Will fix. I'll also rename _rnme_handler to _trap_rnme_handler
for consistency.

> > +_rnme_handler:
> > [...]
> > +       /* mret - return from exception */
> > +       mret
> > +
>
> Drop this _rnme_handler because C handler can differentiate
> between NME and NMI based on the MSB of mncause CSR.

Per the Smrnmi extension specification, when an
exception occurs with NMIE=0:

  "the actions taken are the same as if the exception had
   occurred while mnstatus.NMIE were set, except that the
   program counter is set to the RNMI exception trap handler
   address (rather than the address specified by mtvec)"

This means RNME takes the normal M-mode trap action: it writes
mepc, mcause, mstatus -- the regular M-mode CSRs, not MN* CSRs.
mncause is not written by the RNME trap action (it only
writes mepc, mcause, mstatus), so it retains whatever value
it had before -- either from a preceding RNMI (MSB=1) or its
unspecified reset value. In neither case does it reflect the
RNME exception, so checking mncause MSB cannot reliably
distinguish RNMI from RNME.

mncause is only written with MSB=0 for exceptions when Smdbltrp
is also implemented (from the mncause CSR description: "exception
within M-mode that results in a double trap as specified in the
Smdbltrp extension").
With Smdbltrp, both paths go to NMIVEC and use MN* CSRs, so a
single handler would work. Without it, they differ fundamentally:

  RNMI: MNSCRATCH, MNEPC/MNSTATUS/MNCAUSE, mnret
  RNME: MSCRATCH,  MEPC/MSTATUS/MCAUSE,    mret

A single assembly entry point cannot serve both because the very
first instruction must choose which scratch CSR to swap (MNSCRATCH
vs MSCRATCH), and there is no CSR that can distinguish the two
cases at that point.

I'd like to keep both handlers for correctness with pure Smrnmi.
Smdbltrp support (and the single-handler optimization) could be
added in a follow-up series. Would that work?

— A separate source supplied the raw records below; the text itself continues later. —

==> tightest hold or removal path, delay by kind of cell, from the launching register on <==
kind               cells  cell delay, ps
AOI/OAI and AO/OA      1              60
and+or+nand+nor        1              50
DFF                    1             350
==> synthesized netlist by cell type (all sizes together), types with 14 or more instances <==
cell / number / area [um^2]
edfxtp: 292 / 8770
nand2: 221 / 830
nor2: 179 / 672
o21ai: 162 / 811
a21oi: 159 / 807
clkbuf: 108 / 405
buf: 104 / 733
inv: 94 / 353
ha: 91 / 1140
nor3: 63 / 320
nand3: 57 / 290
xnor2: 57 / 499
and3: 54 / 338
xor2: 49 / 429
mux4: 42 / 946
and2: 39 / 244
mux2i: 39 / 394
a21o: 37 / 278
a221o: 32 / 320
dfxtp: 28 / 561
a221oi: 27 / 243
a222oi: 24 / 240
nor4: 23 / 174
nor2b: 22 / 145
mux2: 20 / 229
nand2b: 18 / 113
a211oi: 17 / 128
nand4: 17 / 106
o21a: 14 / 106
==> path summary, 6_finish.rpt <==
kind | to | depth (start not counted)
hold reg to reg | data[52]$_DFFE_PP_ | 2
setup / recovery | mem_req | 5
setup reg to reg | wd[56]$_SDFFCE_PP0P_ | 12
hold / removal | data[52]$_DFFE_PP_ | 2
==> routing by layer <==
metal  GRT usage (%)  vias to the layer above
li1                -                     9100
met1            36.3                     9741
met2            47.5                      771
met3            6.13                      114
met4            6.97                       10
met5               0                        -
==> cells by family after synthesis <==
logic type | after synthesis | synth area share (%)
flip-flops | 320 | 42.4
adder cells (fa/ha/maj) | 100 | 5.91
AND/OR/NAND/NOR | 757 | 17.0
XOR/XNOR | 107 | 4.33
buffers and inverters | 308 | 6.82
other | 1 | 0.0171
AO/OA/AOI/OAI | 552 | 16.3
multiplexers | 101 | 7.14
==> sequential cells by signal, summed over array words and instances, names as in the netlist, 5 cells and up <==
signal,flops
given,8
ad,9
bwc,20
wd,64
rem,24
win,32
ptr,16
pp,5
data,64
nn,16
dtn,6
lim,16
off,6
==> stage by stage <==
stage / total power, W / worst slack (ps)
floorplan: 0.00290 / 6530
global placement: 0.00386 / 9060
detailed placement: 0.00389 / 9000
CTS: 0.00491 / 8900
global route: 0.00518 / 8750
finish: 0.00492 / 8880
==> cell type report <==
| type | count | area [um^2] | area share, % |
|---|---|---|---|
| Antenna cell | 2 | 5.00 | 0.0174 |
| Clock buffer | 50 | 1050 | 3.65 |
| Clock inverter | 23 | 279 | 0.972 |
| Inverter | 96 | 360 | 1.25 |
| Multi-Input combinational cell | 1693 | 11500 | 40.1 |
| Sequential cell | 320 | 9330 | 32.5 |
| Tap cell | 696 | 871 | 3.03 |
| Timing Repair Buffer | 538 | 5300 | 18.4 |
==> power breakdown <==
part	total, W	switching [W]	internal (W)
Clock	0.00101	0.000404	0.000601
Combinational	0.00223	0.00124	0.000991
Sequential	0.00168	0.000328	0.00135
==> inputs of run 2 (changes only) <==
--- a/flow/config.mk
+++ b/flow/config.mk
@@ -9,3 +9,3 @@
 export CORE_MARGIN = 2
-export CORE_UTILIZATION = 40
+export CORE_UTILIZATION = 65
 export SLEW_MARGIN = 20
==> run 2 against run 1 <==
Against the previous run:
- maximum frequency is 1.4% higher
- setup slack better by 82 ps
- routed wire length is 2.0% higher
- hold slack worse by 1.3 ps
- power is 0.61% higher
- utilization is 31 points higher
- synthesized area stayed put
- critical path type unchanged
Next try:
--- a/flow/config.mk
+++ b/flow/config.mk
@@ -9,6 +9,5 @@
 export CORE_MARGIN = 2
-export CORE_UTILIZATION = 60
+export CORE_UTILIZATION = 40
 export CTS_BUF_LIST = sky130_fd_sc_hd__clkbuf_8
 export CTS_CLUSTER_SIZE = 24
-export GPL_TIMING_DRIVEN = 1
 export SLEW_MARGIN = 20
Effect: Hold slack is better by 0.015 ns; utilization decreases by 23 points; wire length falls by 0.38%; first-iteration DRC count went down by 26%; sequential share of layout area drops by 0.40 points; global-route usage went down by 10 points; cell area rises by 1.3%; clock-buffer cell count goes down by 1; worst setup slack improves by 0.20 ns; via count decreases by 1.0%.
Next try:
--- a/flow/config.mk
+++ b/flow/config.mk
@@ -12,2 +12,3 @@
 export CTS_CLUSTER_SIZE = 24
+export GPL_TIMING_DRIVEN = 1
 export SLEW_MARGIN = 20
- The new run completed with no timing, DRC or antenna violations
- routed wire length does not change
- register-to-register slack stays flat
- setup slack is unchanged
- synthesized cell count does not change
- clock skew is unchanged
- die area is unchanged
From an optimization exercise on the open Yosys and OpenROAD flow, aimed at small area, a short achievable clock period and few clock cycles per item; shortcuts taken in it are not production practice.
Where RTL was checked, it was by simulation tests only, not by an equivalence proof against the original.
The RTL of runs 2 to 6 was laid out without a check of its function.
No activity file was given, so power comes from the tool's default toggle rates.

File: flow/design.v
module sfd_tx (
    input  wire        clk,
    input  wire        rst,
    input  wire        in_valid,
    input  wire [7:0]  in_op,
    input  wire [7:0]  in_dest,
    input  wire [7:0]  in_byte,
    input  wire        in_last,
    input  wire        in_empty,
    output wire        in_ready,
    output wire        tx_valid,
    output wire [7:0]  tx_byte,
    input  wire        tx_ready
);
    localparam [7:0] MARKER       = 8'h1B;
    localparam [7:0] LIT_SENTINEL = 8'h1C;
    localparam [7:0] OP_DATA      = 8'h44;
    reg  [7:0]  buf_mem [0:31];
    reg  [5:0]  wp;            
    reg  [5:0]  rp;            
    reg         in_cmd;        
    reg         col_isd;       
    reg  [7:0]  col_op;
    reg  [7:0]  col_dest;
    reg  [5:0]  cnt;           
    reg         pair;          
    reg         s_pend;        
    reg         col_closed;    
    reg         carry;         
    reg         carry_last;    
    reg         in_rdy;        
    reg         rdy_valid;
    reg  [7:0]  rdy_op;
    reg  [7:0]  rdy_dest;
    reg  [5:0]  rdy_len;
    reg         active;        
    reg  [5:0]  pos;           
    reg  [7:0]  out_op;
    reg  [7:0]  out_dest;
    reg  [5:0]  out_end;       
    reg  [15:0] seq;
    reg         tx_v;
    reg  [7:0]  tx_b;
    assign in_ready = in_rdy;
    assign tx_valid = tx_v;
    assign tx_byte  = tx_b;
    function [5:0] inc6(input [5:0] x);
        inc6 = x ^ {&x[4:0], &x[3:0], &x[2:0], &x[1:0], x[0], 1'b1};
    endfunction
    function [4:0] inc5(input [4:0] x);
        inc5 = x ^ {&x[3:0], &x[2:0], &x[1:0], x[0], 1'b1};
    endfunction
    wire        fire     = in_valid && in_rdy;
    wire        is_data  = in_cmd ? col_isd : (in_op == OP_DATA);
    wire        is_mk    = (in_byte == MARKER) && !in_empty;
    wire        is_m     = is_data && is_mk;
    wire        two      = is_m && pair;
    wire        c30      = (cnt == 6'd30);
    wire        c31      = (cnt == 6'd31);
    wire        nofit    = two && c31;
    wire [5:0]  cnt1     = inc6(cnt);
    wire [5:0]  cnt2     = {inc5(cnt[5:1]), cnt[0]};
    wire [5:0]  ncnt     = two ? cnt2 : cnt1;
    wire        in_end   = in_last || in_empty;
    wire        close    = in_end || c31 || (c30 && two);
    wire [5:0]  close_len = in_empty ? cnt : nofit ? 6'd31 : ncnt;
    reg  [7:0]  hdr;
    always @(*) begin
        case (pos[3:0])
            4'd0, 4'd1, 4'd2: hdr = MARKER;
            4'd4:             hdr = seq[15:8];
            4'd5:             hdr = seq[7:0];
            4'd6:             hdr = out_op;
            4'd7:             hdr = out_dest;
            4'd9:             hdr = {2'b00, out_end - 6'd9};
            default:          hdr = 8'h00;
        endcase
    end
    wire        in_body  = (pos >= 6'd10);
    wire [7:0]  next_b   = in_body ? buf_mem[rp[4:0]] : hdr;
    wire        adv      = !tx_v || tx_ready;
    wire        emit     = adv && active;
    wire        pos_last = (pos == out_end);
    wire        done     = emit && pos_last;
    wire        want     = adv && (pos_last || !active);
    wire        take_rdy = want && rdy_valid;
    wire        take_col = want && !rdy_valid && col_closed;
    wire        to_rdy   = col_closed && !take_col && (!rdy_valid || take_rdy);
    wire        col_move = take_col || to_rdy;
    wire        rd       = emit && in_body;
    wire [5:0]  wp1      = wp + 6'd1;
    wire [5:0]  rp_lap   = {~rp[5], rp[4:0]};
    wire        occ31    = (wp1 == rp_lap);
    wire        occ32    = (wp == rp_lap);
    wire        wr_in    = fire && !in_empty;
    wire        wr_s     = s_pend && !occ32;
    wire        wr       = wr_in || wr_s;
    wire        full_n   = !rd && (occ32 || (occ31 && wr));
    wire        spend_n  = fire ? (two && !nofit) : (s_pend && !wr_s);
    wire        closed_n = (fire && close) || (col_closed && (col_move ? carry_last : 1'b1));
    always @(posedge clk) begin
        if (wr)
            buf_mem[wp[4:0]] <= s_pend ? LIT_SENTINEL : in_byte;
        if (fire && !in_cmd) begin
            col_op   <= in_op;
            col_dest <= in_dest;
        end
        if (to_rdy) begin
            rdy_op   <= col_op;
            rdy_dest <= col_dest;
            rdy_len  <= cnt;
        end
        if (take_rdy) begin
            out_op   <= rdy_op;
            out_dest <= rdy_dest;
            out_end  <= rdy_len + 6'd9;
        end
        if (take_col) begin
            out_op   <= col_op;
            out_dest <= col_dest;
            out_end  <= cnt + 6'd9;
        end
        if (emit)
            tx_b <= next_b;
        else if (adv)
            tx_b <= MARKER;
    end
    always @(posedge clk) begin
        if (rst) begin
            wp         <= 6'd0;
            rp         <= 6'd0;
            in_cmd     <= 1'b0;
            col_isd    <= 1'b0;
            cnt        <= 6'd0;
            pair       <= 1'b0;
            s_pend     <= 1'b0;
            col_closed <= 1'b0;
            carry      <= 1'b0;
            carry_last <= 1'b0;
            in_rdy     <= 1'b1;
            rdy_valid  <= 1'b0;
            active     <= 1'b0;
            pos        <= 6'd0;
            seq        <= 16'h0000;
            tx_v       <= 1'b0;
        end else begin
            if (wr)
                wp <= wp1;
            if (rd)
                rp <= rp + 6'd1;
            in_rdy <= !spend_n && !closed_n && !full_n;
            s_pend <= spend_n;
            if (adv) begin
                if (emit) begin
                    tx_v <= 1'b1;
                    if (done) begin
                        seq <= (seq == 16'hFFFE) ? 16'h0000 : seq + 16'd1;
                        pos <= 6'd0;
                    end else begin
                        pos <= pos + 6'd1;
                    end
                end else begin
                    tx_v <= take_rdy || take_col;
                    pos  <= 6'd1;
                end
            end
            if (want)
                active <= take_rdy || take_col;
            if (take_rdy)
                rdy_valid <= 1'b0;
            if (to_rdy)
                rdy_valid <= 1'b1;
            if (col_move) begin
                col_closed <= carry_last;
                cnt        <= carry ? 6'd1 : 6'd0;
                pair       <= carry;
                carry      <= 1'b0;
                carry_last <= 1'b0;
            end
            if (fire) begin
                in_cmd <= !in_end;
                if (!in_cmd)
                    col_isd <= (in_op == OP_DATA);
                if (close) begin
                    col_closed <= 1'b1;
                    cnt        <= close_len;
                    carry      <= nofit;
                    carry_last <= nofit && in_last;
                end else begin
                    cnt        <= ncnt;
                    pair       <= is_m && !pair;
                end
            end
        end
    end
endmodule
This design comes from an exercise in tuning for small area on the open sky130 flow, not from production work. Where RTL was checked, it was by simulation tests only, not by an equivalence proof against the original. Power is estimated from default activity; no workload was simulated. No driver is modelled on the clock port, so clocking that relies on it looks cheaper here than on a real chip.

==> flow/design.v (excerpt) <==
module mcc (
    input  wire        clk,
    input  wire        rst_n,           
    input  wire [3:0]  cfg_slot,        
    input  wire        cmd_valid,
    output wire        cmd_ready,
    input  wire [7:0]  cmd,
    input  wire [7:0]  op_dir,
    input  wire [7:0]  op_mid,
    input  wire [7:0]  op_mt,
    input  wire [7:0]  op_midx,
    input  wire [8:0]  op_len,
    input  wire        op_delay_en,
    input  wire [15:0] op_delay,
    input  wire        op_bufsel,
    input  wire        op_level,
    input  wire [23:0] op_idexp,
    input  wire [8:0]  op_probelen,
    output reg         done,
    output reg  [7:0]  status,
    output wire [7:0]  res,
    output wire [1:0]  phase,
    output wire        ident_valid,
    output reg  [23:0] ident_id,
    output wire [2:0]  setup,
    output reg  [1:0]  reset_out,
    input  wire        txb_we,
    input  wire [5:0]  txb_addr,
    input  wire [7:0]  txb_wdata,
    input  wire        rb_sel,
    input  wire [5:0]  rb_addr,
    output wire [7:0]  rb_data,
    output wire        lnk_tx_valid,
    output wire [7:0]  lnk_tx_data,
    input  wire        lnk_rx_valid,
    input  wire [7:0]  lnk_rx_data,
    input  wire        lnk_err,
    output wire        rst_drive,
    output wire        rst_level,
    input  wire        rst_fail,
    output wire        rdy_sample,
    input  wire        rdy_in,
    input  wire        rdy_fail
);
export LEC_CHECK = 0
export CAP_MARGIN = 20
export CORE_MARGIN = 2
export CORE_UTILIZATION = 55
export PLACE_DENSITY = 0.7
export SLEW_MARGIN = 20
export SYNTH_HIERARCHICAL = 1
export SYNTH_MINIMUM_KEEP_SIZE = 0
create_clock -name core_clock -period 10.0 [get_ports {clk}]
standard.sh (not shown) runs the stock make flow with config.mk's settings and CLKGATE_MAP_FILE= SYNTH_SCRIPT=/design/flow/synth_recipe.tcl, a recipe that flattens the netlist after the stock synthesis.
==> flow/flow/run.sh <==
#!/bin/bash
# Layout flow: the standard ORFS flow (standard.sh, unchanged synthesis),
# with two tool options changed:
#  - port buffers use the smallest buffer cell instead of the default choice;
#  - clock tree: larger sink clusters and no dummy loads.
# Every port still gets its buffer, and the clock tree is built by CTS as usual.
set -euo pipefail
export BUFFER_PORTS_ARGS="-buffer_cell sky130_fd_sc_hd__buf_1"
export CTS_ARGS="-sink_clustering_enable -repair_clock_nets -sink_clustering_size 25 -sink_clustering_max_diameter 80 -dont_use_dummy_load"
bash standard.sh > standard_flow.log 2>&1
Then changed:
--- a/flow/flow/run.sh
+++ b/flow/flow/run.sh
@@ -9 +9 @@
-export CTS_ARGS="-sink_clustering_enable -repair_clock_nets -sink_clustering_size 25 -sink_clustering_max_diameter 80 -dont_use_dummy_load"
+export CTS_ARGS="-sink_clustering_enable -repair_clock_nets -sink_clustering_size 20 -sink_clustering_max_diameter 60 -dont_use_dummy_load -buf_list sky130_fd_sc_hd__clkbuf_8 -root_buf sky130_fd_sc_hd__clkbuf_16"
The new run finished with timing, DRC and antenna clean.
Worst setup slack loses 0.11 ns.
Wire length barely changes.
Register-to-register slack loses 0.10 ns.
Clock power fell by a little under a tenth.
Design area fell slightly.
Area after synthesis does not change.
Count of clock-buffer cells in the layout rose by 22.
Global-route usage rose by 0.17 points.
Source: an optimization exercise on an open RTL-to-GDS flow (aim: small area, a short achievable clock period and few clock cycles). Production flows keep margins and buffers that such runs may drop.
In this exercise RTL edits were held to simulation tests only and were not proved equivalent to the original.
Power is estimated from default activity; no workload was simulated.

### flow/run.sh
#!/bin/bash
# synth_recipe.tcl (not shown) runs the flow's synth.tcl, then flattens the netlist and writes it again
# the make line also repeats each setting of config.mk as NAME=value (left out here)
make -C /OpenROAD-flow-scripts/flow DESIGN_CONFIG=/design/flow/config.mk WORK_HOME=/design/flow/orfs CLKGATE_MAP_FILE= SYNTH_SCRIPT=/design/flow/synth_recipe.tcl finish
### flow/config.mk
export PLATFORM = sky130hd
export DESIGN_NAME = line_decoder
export DESIGN_NICKNAME = line_decoder
export VERILOG_FILES = /design/flow/design.v
export SDC_FILE = /design/flow/constraint.sdc
export NUM_CORES = 4
export LEC_CHECK = 0
export CAP_MARGIN = 20
export CORE_MARGIN = 2
export CORE_UTILIZATION = 40
export PLACE_DENSITY = 0.6
export SLEW_MARGIN = 20
### flow/constraint.sdc
create_clock -name core_clock -period 12.0 [get_ports {clk}]
set_input_delay 2.4000 -clock core_clock [delete_from_list [all_inputs] [get_ports {clk}]]
set_output_delay 2.4000 -clock core_clock [all_outputs]
set_load 0.01 [all_outputs]
### flow/design.v
module thr_cmp (
    input  wire signed [14:0] y5,
    input  wire        [13:0] tm,
    input  wire               tn1,
    output wire signed [16:0] tg,
    output wire signed [16:0] tl,
    output wire signed [16:0] tn
);
    wire signed [16:0] x20 = {y5, 2'b00};
    wire signed [16:0] te  = {3'd0, tm};
    assign tg = x20 + ~te + {16'd0, !tn1};    
    assign tl = x20 + te + {16'd0, tn1};
    assign tn = -x20;
endmodule
module line_decoder (
    input  wire               clk,
    input  wire               rst,
    input  wire               start,
    input  wire        [2:0]  cmd_scheme,
    input  wire        [15:0] cmd_ncells,
    input  wire signed [15:0] cmd_spb,
    input  wire        [11:0] cmd_fs,
    input  wire               s_valid,
    output wire               s_ready,
    input  wire signed [11:0] s_data,
    output reg                b_valid,
    output reg                b_bit,
    output reg                busy,
    output reg                done,
    output reg         [1:0]  res,
    output wire        [15:0] outlen
);
    localparam [2:0] SC_NRZL = 3'd0, SC_NRZI = 3'd1, SC_MAN = 3'd2, SC_DMAN = 3'd3,
                     SC_AMI  = 3'd4, SC_B8ZS = 3'd5, SC_HDB3 = 3'd6, SC_RSVD = 3'd7;
    localparam [1:0] RES_OK = 2'd0, RES_EMPTY = 2'd1, RES_INVALID = 2'd2, RES_UNSUP = 2'd3;
    reg  [15:0] n_l;
    reg  [13:0] h_l;         
    reg         f_nrzl, f_nrzi, f_man, f_dman, f_win, f_b8;
    reg  [13:0] tm;
    reg         tn1;
    assign outlen = n_l;
    reg         rdy;         
    reg         pass2;
    reg  [13:0] hc;          
    reg         hb;          
    reg  [15:0] kc;          
    assign s_ready = rdy;
    wire        take   = s_valid && rdy;
    wire        h_end  = (hc == 14'd1);
    wire        c_end  = h_end && hb;
    wire        k_last = (kc == 16'd1);
    reg  signed [11:0] x1;
    reg         v1;
    reg         s1_p2, s1_cfirst, s1_hfirst, s1_h2, s1_hend, s1_cend, s1_last;
    reg         nxt_cfirst, nxt_hfirst;    
    reg  signed [14:0] y5;
    reg         v2t, v2;
    reg         s2_cfirst, s2_hfirst, s2_h2, s2_hend, s2_cend, s2_last;
    reg  signed [16:0] ta, tb, tc;
    reg         s3_rstab, s3_rstc, s3_hend, s3_cend, s3_last;
    reg  signed [31:0] acc_a, acc_b, acc_c;
    reg         v4_hend, v4_cend, v4_last;
    reg         ref_nz, ref_pos;     
    reg         dm_bit;              
    reg  [7:0]  w_pre, w_pol;        
    reg  [3:0]  w_cnt;
    reg  [3:0]  skip;                
    reg         lb_pos;
    reg         flush;
    wire signed [16:0] tg, tl, tn;
    thr_cmp u_terms (.y5(y5), .tm(tm), .tn1(tn1), .tg(tg), .tl(tl), .tn(tn));
    wire [13:0] y_m  = y5[13:0] ^ {14{y5[14]}};
    wire        y_n  = y5[14];
    wire        y_gt = {y_m, y_n} > {tm, tn1};
    wire gt  = !acc_a[31];               
    wire lt  =  acc_b[31];               
    wire nz  = gt || lt;
    wire cgt = !acc_c[31];
    reg  line_bit;
    always @(*) begin
        if (f_nrzl)      line_bit = gt;
        else if (f_nrzi) line_bit = nz && ref_nz && (gt != ref_pos);
        else if (f_man)  line_bit = lt || (!gt && cgt);
        else if (f_dman) line_bit = dm_bit;
        else             line_bit = nz;
    end
    wire [3:0]  win_len  = f_b8 ? 4'd8 : 4'd4;
    wire        w_full   = (w_cnt == win_len);
    wire [2:0]  w_last   = f_b8 ? 3'd7 : 3'd3;
    wire        ex_pre   = w_pre[w_last];
    wire        ex_pol   = w_pol[w_last];
    wire        ex_bit   = ex_pre && (skip == 4'd0);
    wire        lb_eff   = (w_full && ex_pre) ? ex_pol : lb_pos;
    wire [7:0]  np_pre   = {w_pre[6:0], nz};
    wire [7:0]  np_pol   = {w_pol[6:0], gt};
    wire [3:0]  cnt_n    = w_full ? w_cnt : w_cnt + 4'd1;
    wire        test_en  = (cnt_n == win_len) && (skip <= 4'd1);
    wire b8_shape = !np_pre[7] && !np_pre[6] && !np_pre[5] && np_pre[4] &&
                     np_pre[3] && !np_pre[2] && np_pre[1] && np_pre[0];
    wire b8_pol   = (np_pol[4] == lb_eff) && (np_pol[3] != lb_eff) &&
                    (np_pol[1] != lb_eff) && (np_pol[0] == lb_eff);
    wire match8   = b8_shape && b8_pol;
    wire h_mid    = !np_pre[2] && !np_pre[1] && np_pre[0];
    wire t000v    = h_mid && !np_pre[3] && (np_pol[0] == lb_eff);
    wire tb00v    = h_mid &&  np_pre[3] && (np_pol[3] != lb_eff) && (np_pol[0] == np_pol[3]);
    wire match4   = t000v || tb00v;
    wire        match    = test_en && (f_b8 ? match8 : match4);
    wire [2:0]  fl_idx   = w_cnt[2:0] - 3'd1;
    wire        fl_bit   = w_pre[fl_idx] && (skip == 4'd0);
    always @(posedge clk) begin
        if (rst) begin
            busy    <= 1'b0;
            done    <= 1'b0;
            res     <= RES_OK;
            n_l     <= 16'd0;
            rdy     <= 1'b0;
            v1      <= 1'b0;
        end else begin
            v1  <= take;
            if (!busy) begin
                if (start) begin
                    done   <= 1'b0;
                    res    <= RES_OK;
                    n_l    <= 16'd0;
                    if (cmd_ncells == 16'd0) begin
                        res  <= RES_EMPTY;
                        done <= 1'b1;
                    end else if (cmd_spb <= 16'sd0 || cmd_spb[0]) begin
                        res  <= RES_INVALID;
                        done <= 1'b1;
                    end else if (cmd_scheme == SC_RSVD) begin
                        res  <= RES_UNSUP;
                        done <= 1'b1;
                    end else begin
                        busy <= 1'b1;
                        rdy  <= 1'b1;
                        n_l  <= cmd_ncells;
                    end
                end
            end else begin
                if (take && pass2 && c_end && k_last)
                    rdy <= 1'b0;
                if ((v4_cend && v4_last && !f_win) || (flush && w_cnt == 4'd1)) begin
                    busy <= 1'b0;
                    done <= 1'b1;
                end
            end
        end
    end
    always @(posedge clk) begin
        if (!busy) begin
            h_l    <= cmd_spb[14:1];
            f_nrzl <= (cmd_scheme == SC_NRZL);
            f_nrzi <= (cmd_scheme == SC_NRZI);
            f_man  <= (cmd_scheme == SC_MAN);
            f_dman <= (cmd_scheme == SC_DMAN);
            f_win  <= (cmd_scheme == SC_B8ZS) || (cmd_scheme == SC_HDB3);
            f_b8   <= (cmd_scheme == SC_B8ZS);
            hc     <= cmd_spb[14:1];
            hb     <= 1'b0;
            kc     <= cmd_ncells;
            pass2  <= 1'b0;
            nxt_cfirst <= 1'b1;
            nxt_hfirst <= 1'b0;
        end else if (take) begin
            if (h_end) begin
                hc <= h_l;
                hb <= !hb;
            end else begin
                hc <= hc - 14'd1;
            end
            if (c_end) begin
                if (k_last) begin
                    kc    <= n_l;
                    pass2 <= 1'b1;
                end else begin
                    kc <= kc - 16'd1;
                end
            end
            nxt_cfirst <= c_end;
            nxt_hfirst <= h_end && !hb;
        end
    end
    always @(posedge clk) begin
        x1        <= s_data;
        s1_p2     <= pass2;
        s1_cfirst <= nxt_cfirst;
        s1_hfirst <= nxt_hfirst;
        s1_h2     <= hb;
        s1_hend   <= h_end && !hb;
        s1_cend   <= c_end;
        s1_last   <= c_end && k_last;
    end
    always @(posedge clk) begin
        y5        <= {{3{x1[11]}}, x1} + {x1[11], x1, 2'b00};
        s2_cfirst <= s1_cfirst;
        s2_hfirst <= s1_hfirst;
        s2_h2     <= s1_h2;
        s2_hend   <= s1_hend;
        s2_cend   <= s1_cend;
        s2_last   <= s1_last;
    end
    always @(posedge clk) begin
        if (rst) begin
            v2t <= 1'b0;
            v2  <= 1'b0;
        end else begin
            v2t <= v1 && !s1_p2;
            v2  <= v1 && s1_p2;
        end
    end
    always @(posedge clk) begin
        if (!busy) begin
            tm  <= {2'b00, cmd_fs};
            tn1 <= 1'b0;
        end else if (v2t && y_gt) begin
            tm  <= y_m;
            tn1 <= y_n;
        end
        ta <= !v2 ? 17'sd0 : (f_man && s2_h2) ? tn : tg;
        tb <= !v2 ? 17'sd0 : (f_man && s2_h2) ? tn : tl;
        tc <= !v2 ? 17'sd0 : tg;
        s3_rstab <= v2 && (s2_cfirst || (f_dman && s2_hfirst));
        s3_rstc  <= v2 && s2_cfirst;
        s3_hend  <= v2 && s2_hend;
        s3_cend  <= v2 && s2_cend;
        s3_last  <= s2_last;
    end
    always @(posedge clk) begin
        acc_a <= (s3_rstab ? -32'sd1 : acc_a) + {{15{ta[16]}}, ta};
        acc_b <= (s3_rstab ?  32'sd0 : acc_b) + {{15{tb[16]}}, tb};
        acc_c <= (s3_rstc  ? -32'sd1 : acc_c) + {{15{tc[16]}}, tc};
        v4_last <= s3_last;
    end
    always @(posedge clk) begin
        if (rst) begin
            v4_hend <= 1'b0;
            v4_cend <= 1'b0;
        end else begin
            v4_hend <= s3_hend;
            v4_cend <= s3_cend;
        end
    end
    always @(posedge clk) begin
        if (rst) begin
            b_valid <= 1'b0;
            b_bit   <= 1'b0;
            flush   <= 1'b0;
        end else begin
            b_valid <= 1'b0;
            b_bit   <= 1'b0;
            if (!busy) begin
                flush   <= 1'b0;
                ref_nz  <= 1'b0;
                ref_pos <= 1'b0;
                w_cnt   <= 4'd0;
                skip    <= 4'd0;
                lb_pos  <= 1'b0;
            end else begin
                if (v4_hend)
                    dm_bit <= nz && ref_nz && (gt == ref_pos);
                if (v4_cend) begin
                    if (!f_win) begin
                        b_valid <= 1'b1;
                        b_bit   <= line_bit;
                        if (f_nrzi && nz) begin
                            ref_nz  <= 1'b1;
                            ref_pos <= gt;
                        end
                        if (f_dman) begin
                            ref_nz  <= nz;
                            ref_pos <= gt;
                        end
                    end else begin
                        if (w_full) begin
                            b_valid <= 1'b1;
                            b_bit   <= ex_bit;
                        end
                        lb_pos <= lb_eff;
                        w_pre  <= np_pre;
                        w_pol  <= np_pol;
                        w_cnt  <= cnt_n;
                        if (match)
                            skip <= win_len;
                        else if (skip != 4'd0)
                            skip <= skip - 4'd1;
                        if (v4_last)
                            flush <= 1'b1;
                    end
                end else if (flush) begin
                    b_valid <= 1'b1;
                    b_bit   <= fl_bit;
                    w_cnt   <= w_cnt - 4'd1;
                    if (skip != 4'd0)
                        skip <= skip - 4'd1;
                    if (w_cnt == 4'd1)
                        flush <= 1'b0;
                end
            end
        end
    end
endmodule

> > +       int (*rnme_handler)(struct sbi_trap_context *tcntx);
> > +
> > +       int (*rnmi_handler)(struct sbi_trap_context *tcntx);
>
> Drop these platform callbacks from this patch. We will be
> extending sbi_irqchip to support NMIs. For NME, we will
> can simply crash.

Agreed. I'll remove the platform callbacks. For RNMI, I'll
route through sbi_irqchip once that support is in place. For
RNME, I'll simplify to just print diagnostics and hang.

> > +struct sbi_trap_context *sbi_rnme_handler(struct sbi_trap_context *tcntx);
> > +
> > +struct sbi_trap_context *sbi_rnmi_handler(struct sbi_trap_context *tcntx);
> > +
>
> Only one sbi_trap_rnmi_handler() needed here which will be
> called for both NMI and NME.

As described above, since the assembly entry points must be
separate (different CSR sets), I'll keep two C functions:

  - sbi_trap_rnmi_handler(): handles NMI interrupts, will
    route through sbi_irqchip
  - sbi_trap_rnme_handler(): handles exceptions with NMIE=0,
    prints diagnostics and hangs

Both will be renamed with the trap_ prefix as you suggested.